• **What is required**
The lines to repeat are those below from the one containing "cts_cluster_diameter: 57" down to the one containing "Final checks on run", both included; reproduce them exactly and nothing else.

• **Data in this exercise**
## division
module division(input clk, input rst, input start, input [31:0] dividendo, divisor,
                output [31:0] cociente, residuo, output done);
reg [31:0] shift_register;
reg [31:0] pre_divisor;
reg [31:0] cont;
reg idle;                       
reg done_r;                     
reg [15:0] resta, pre_cocido, res, cocido;
always @ (posedge clk) begin
  done_r <= 1'b0;
  if (rst) begin
    idle = 1'b1;
  end else if (idle) begin
    if (start) begin
      cont = 32'b0;
      shift_register = {8'b0, dividendo[15:0]};
      pre_cocido = 16'b0;
      pre_divisor = divisor;
      shift_register = shift_register << 1;
      cont = cont + 1'b1;
      idle = 1'b0;
    end
  end else begin
    if (cont < 5'd17) begin
      if (shift_register[31:16] < pre_divisor[15:0]) begin
        pre_cocido = pre_cocido << 1;
      end else begin
        resta = shift_register[31:16] - pre_divisor[15:0];
        pre_cocido = pre_cocido << 1;
        pre_cocido[0] = 1'b1;
        shift_register[31:16] = resta;
      end
      shift_register = shift_register << 1;
      cont = cont + 1'b1;
    end else begin
      cocido = pre_cocido;
      res = shift_register[31:16]>>1;
      idle = 1'b1;
      done_r <= 1'b1;
    end
  end
end
assign cociente = {16'b0, cocido};
assign residuo = {16'b0, res};
assign done = done_r;
endmodule
Size in the first run: ~130 I/O pins.
clock: 4.9 ns
lec_check: 0
abc_area: 0
cap_margin: 30
core_margin: 2
core_utilization: 72
cts_cluster_diameter: 233
hold_slack_margin: -0.09
place_density_lb_addon: 0.09
setup_slack_margin: 0.14
slew_margin: 20
run.sh (not shown) runs the stock make flow with config.mk's settings and CLKGATE_MAP_FILE=.
==> next run, changes <==
Settings changed: CORE_MARGIN 2 to 4, CORE_UTILIZATION 72 to 26, CTS_CLUSTER_SIZE set to 87, HOLD_SLACK_MARGIN -0.09 to not set, SETUP_SLACK_MARGIN 0.14 to 1.4, TNS_END_PERCENT set to 10.
=> The new run finished clean; area after synthesis is unchanged; flip-flop count stays the same; worst setup slack is better by 140 ps; non-clock buffer count increases by 1; combinational power falls by about 4%; utilization drops by 57 points; power rose by 2.5%; global-route usage goes down by 20 points.
==> next run, changes <==
Settings changed: CORE_MARGIN 4 to 2, CORE_UTILIZATION 26 to 65, CTS_CLUSTER_SIZE 87 to not set, SETUP_SLACK_MARGIN 1.4 to not set, TNS_END_PERCENT 10 to not set.
- The changed run finished clean
- routed wire length came out lower by 9.0%
- setup slack loses 78 ps
- fmax drops by 2.6%
- via count is higher by 4.2%
- global-route usage rises by 13 points
- sequential power barely changes
- total power barely changes
Setup of build 87:
## ALU_TOP
module ALU_TOP 
  #(parameter INDATA_WIDTH=16,
              Arithmatic_width=INDATA_WIDTH+INDATA_WIDTH,
              Logic_Width= INDATA_WIDTH,
              Shift_Width=INDATA_WIDTH,
              CMP_Width=3
  )
(
input wire [INDATA_WIDTH-1:0]           A,
input wire [INDATA_WIDTH-1:0]           B,
input wire [3:0]                        ALU_FUN,
input wire                              CLK,
input wire                              RST,
output wire [Arithmatic_width-1:0]      Arith_OUT,
output wire [Logic_Width-1:0]           Logic_OUT,
output wire [Shift_Width-1:0]           Shift_OUT,
output wire [CMP_Width-1:0]             CMP_OUT,
output wire                             Arith_FLAG,
output wire                             Carry_OUT,
output wire                             Logic_FLAG,
output wire                             Shift_FLAG,
output wire                             CMP_FLAG
);
Size in the first run: ~4600 cells after synthesis, about 70 flip-flops, about 110 I/O pins, about 35000 sq um of cells after synthesis.
Settings: LEC_CHECK=0, CAP_MARGIN=20, CORE_ASPECT_RATIO=0.91, CORE_MARGIN=2, CORE_UTILIZATION=72, CTS_CLUSTER_SIZE=100, PLACE_DENSITY=0.8, SLEW_MARGIN=20, TNS_END_PERCENT=40; clock period 102.0 ns.
run.sh (not shown) runs the stock make flow with config.mk's settings and CLKGATE_MAP_FILE=.
Complete run, failing final checks: build 87, reason setup timing.
Design pp_buffer_wrapper, start of the top module:
module pp_buffer_wrapper #(
    parameter BRAM0_DEPTH = 32,
    parameter BRAM0_DW = 64,
    parameter BRAM1_DEPTH = 32,
    parameter BRAM1_DW = 64,
    parameter BURST_LEN_WIDTH = 8,
    parameter NUM_BURST_WIDTH = 8,
    parameter DDR_ADDR_WIDTH = 29,
    parameter DDR_DW = 64,
    parameter BRAM0_ADDR_WIDTH = $clog2(BRAM0_DEPTH),
    parameter BRAM1_ADDR_WIDTH = $clog2(BRAM1_DEPTH)
)
(
    input clk,
    input rst_n,
    input rd_start,
    input [BURST_LEN_WIDTH - 1 : 0] rd_burst_len,
    input [NUM_BURST_WIDTH - 1 : 0] rd_num_burst,
    input [DDR_ADDR_WIDTH - 1 : 0] rd_start_addr,    
    output rd_ready,
    output rd_done,
    input [BRAM0_ADDR_WIDTH - 1 : 0] rd_start_bram_addr,
    input bram0_r_en,
    input bram1_r_en,
    output [BRAM0_DW - 1 : 0] bram0_rdata,
    output [BRAM1_DW - 1 : 0] bram1_rdata,
    input [BRAM0_ADDR_WIDTH - 1 : 0] bram0_r_addr,
    input [BRAM1_ADDR_WIDTH - 1 : 0] bram1_r_addr,
    output [3: 0] m_axi_arid,
    output [DDR_ADDR_WIDTH - 1 : 0] m_axi_araddr,
    output [BURST_LEN_WIDTH - 1 : 0] m_axi_arlen,
    output [2 : 0] m_axi_arsize,
    output [1 : 0] m_axi_arburst,
    output         m_axi_arlock,
    output [3 : 0] m_axi_arcache,
    output [2 : 0] m_axi_arprot,
    output [3 : 0] m_axi_arqos,
    output         m_axi_arvalid,
    input          m_axi_arready,
    output m_axi_rready,
    input m_axi_rlast,
    input m_axi_rvalid,
    input [1 : 0] m_axi_rresp,
    input [3 : 0] m_axi_rid,
    input [DDR_DW - 1 : 0] m_axi_rdata
);
Size: roughly 13,000 cells after synthesis, about 170,000 um2 of cells after synthesis.
==> flow/config.mk <==
export PLATFORM = sky130hd
export DESIGN_NAME = pp_buffer_wrapper
export DESIGN_NICKNAME = pp_buffer_wrapper
export VERILOG_FILES = /design/flow/design.v
export SDC_FILE = /design/flow/constraint.sdc
export NUM_CORES = 4
export LEC_CHECK = 0
export ABC_AREA = 1
export CAP_MARGIN = 30
export CORE_ASPECT_RATIO = 1.68
export CORE_MARGIN = 2
export CORE_UTILIZATION = 67
export CTS_CLUSTER_DIAMETER = 189
export CTS_CLUSTER_SIZE = 15
export GPL_ROUTABILITY_DRIVEN = 1
export GPL_TIMING_DRIVEN = 0
export HOLD_SLACK_MARGIN = 0.17
export MAX_ROUTING_LAYER = met4
export PLACE_DENSITY = 0.46
export SLEW_MARGIN = 15
export TNS_END_PERCENT = 45
==> flow/constraint.sdc <==
create_clock -name core_clock -period 5.86 [get_ports {clk}]
set_input_delay 1.1720 -clock core_clock [delete_from_list [all_inputs] [get_ports {clk}]]
set_output_delay 1.1720 -clock core_clock [all_outputs]
set_load 0.01 [all_outputs]
run.sh (not shown) runs the stock make flow with config.mk's settings and CLKGATE_MAP_FILE=.
==> next run, changes <==
Settings changed: ABC_AREA 1 to unset, CAP_MARGIN 30 to 15, CTS_CLUSTER_SIZE 15 to unset, GPL_ROUTABILITY_DRIVEN 1 to 0, GPL_TIMING_DRIVEN 0 to unset, HOLD_SLACK_MARGIN 0.17 to unset, MAX_ROUTING_LAYER met4 to met5, PLACE_DENSITY 0.46 to unset, PLACE_DENSITY_LB_ADDON set to 0.02, SLEW_MARGIN 15 to 20, TNS_END_PERCENT 45 to unset.
Clock period 5.86 ns to 1.88 ns, I/O delays scaled along.
After rerunning: With this change the flow completed, yet does not pass: negative setup slack. Critical path depth came out higher by 5. Power climbs to 4.1 times its value. Die area decreases by a few percent. Clock power climbs to 3.7 times its value. Via count goes down by a quarter to a third.

Setup of run 1:
pp_buffer_wrapper again, from the RTL that the note above started with.
clock: 2.46 ns
lec_check: 0
cap_margin: 20
cell_pad_in_sites_detail_placement: 2
core_aspect_ratio: 1.06
core_margin: 10
core_utilization: 27
cts_cluster_diameter: 57
hold_slack_margin: 0.17
max_routing_layer: met4
min_routing_layer: met2
place_density: 0.48
setup_slack_margin: 0.25
slew_margin: 15
Final checks on run 1, whose flow otherwise completed, came back failing, citing setup timing.
What run 2 does differently from run 1 at the input level:
# run 1
export LEC_CHECK = 0
export CAP_MARGIN = 20
export CELL_PAD_IN_SITES_DETAIL_PLACEMENT = 2
export CORE_ASPECT_RATIO = 1.06
export CORE_MARGIN = 10
export CORE_UTILIZATION = 27
export CTS_CLUSTER_DIAMETER = 57
export HOLD_SLACK_MARGIN = 0.17
export MAX_ROUTING_LAYER = met4
export MIN_ROUTING_LAYER = met2
export PLACE_DENSITY = 0.48
export SETUP_SLACK_MARGIN = 0.25
export SLEW_MARGIN = 15
create_clock -name core_clock -period 2.46 [get_ports {clk}]
# run 2
export LEC_CHECK = 0
export CAP_MARGIN = 20
export CORE_MARGIN = 2
export CORE_UTILIZATION = 72
export PLACE_DENSITY = 0.66
export SETUP_SLACK_MARGIN = -0.19
export SLEW_MARGIN = 20
create_clock -name core_clock -period 1.92 [get_ports {clk}]
--- outcome ---
Although run 2 finished all stages, its layout failed final checks on setup timing. Final worst setup slack was lower in run 2 than in run 1. Relative to run 1, the count of TritonRoute iterations in the first routing pass of run 2 is lower by 5. Summary of run 2 over run 1: logic depth of the worst path, buffers included down 4, finished layout cell area decreased by 3.9% relative to the old numbers, cell row count moved down, post-place setup slack went down, combinational logic power rose about 23%.
Inputs modified between run 2 and run 3:
# run 2
export LEC_CHECK = 0
export CAP_MARGIN = 20
export CORE_MARGIN = 2
export CORE_UTILIZATION = 72
export PLACE_DENSITY = 0.66
export SETUP_SLACK_MARGIN = -0.19
export SLEW_MARGIN = 20
create_clock -name core_clock -period 1.92 [get_ports {clk}]
# run 3
export LEC_CHECK = 0
export CAP_MARGIN = 20
export CORE_MARGIN = 2
export CORE_UTILIZATION = 57
export SETUP_SLACK_MARGIN = 0.59
export SLEW_MARGIN = 20
create_clock -name core_clock -period 2.33 [get_ports {clk}]
Results
- From the logs: run 3 reached the end of the flow and failed the layout checks with setup timing.
- Run 3 vs. run 2: fraction of area in clock buffers and inverters up 0.40 points, critical path depth up 2.
- Setup fix buffers added after clock tree synthesis ended up about 70% higher on run 3 than on run 2.
- The core of run 3 is less densely filled than that of run 2.
- Diff run 3..run 2 | multi-input gate share of total cell area | negligible
- Total routing resource utilization after global routing (lower): run 3
Setup changes, run 3 to run 4
# run 3
export LEC_CHECK = 0
export CAP_MARGIN = 20
export CORE_MARGIN = 2
export CORE_UTILIZATION = 57
export SETUP_SLACK_MARGIN = 0.59
export SLEW_MARGIN = 20
create_clock -name core_clock -period 2.33 [get_ports {clk}]
# run 4
export LEC_CHECK = 0
export CAP_MARGIN = 15
export CORE_MARGIN = 2
export CORE_UTILIZATION = 58
export CTS_CLUSTER_SIZE = 30
export PLACE_DENSITY = 0.6
export SLEW_MARGIN = 20
create_clock -name core_clock -period 1.84 [get_ports {clk}]
Results
In run 4 the implementation completed, yet the final layout does not meet the checks, the culprit being setup timing.
Changes observed in run 4 relative to run 3: clock power +about 27%; post-layout utilization of the core grew by 2.9 points; number of max-slew violations in the final report roughly the same; period utilization moved up; fmax dropped 0.47%.
Going from run 3 to run 4, register-to-register path setup slack shrinks by 0.50 ns.
In the metrics for run 3 and run 4, the one carrying the higher buffers plus inverters on the worst setup path is run 4.
Run 4 vs. run 3: share of power burned in combinational logic rose 1.1 points; first-pass GRT wire length rose about 1%.
No activity file was given, so power comes from the tool's default toggle rates.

• **Output of the task**
cts_cluster_diameter: 57
hold_slack_margin: 0.17
max_routing_layer: met4
min_routing_layer: met2
place_density: 0.48
setup_slack_margin: 0.25
slew_margin: 15
Final checks on run 1, whose flow otherwise completed, came back failing, citing setup timing.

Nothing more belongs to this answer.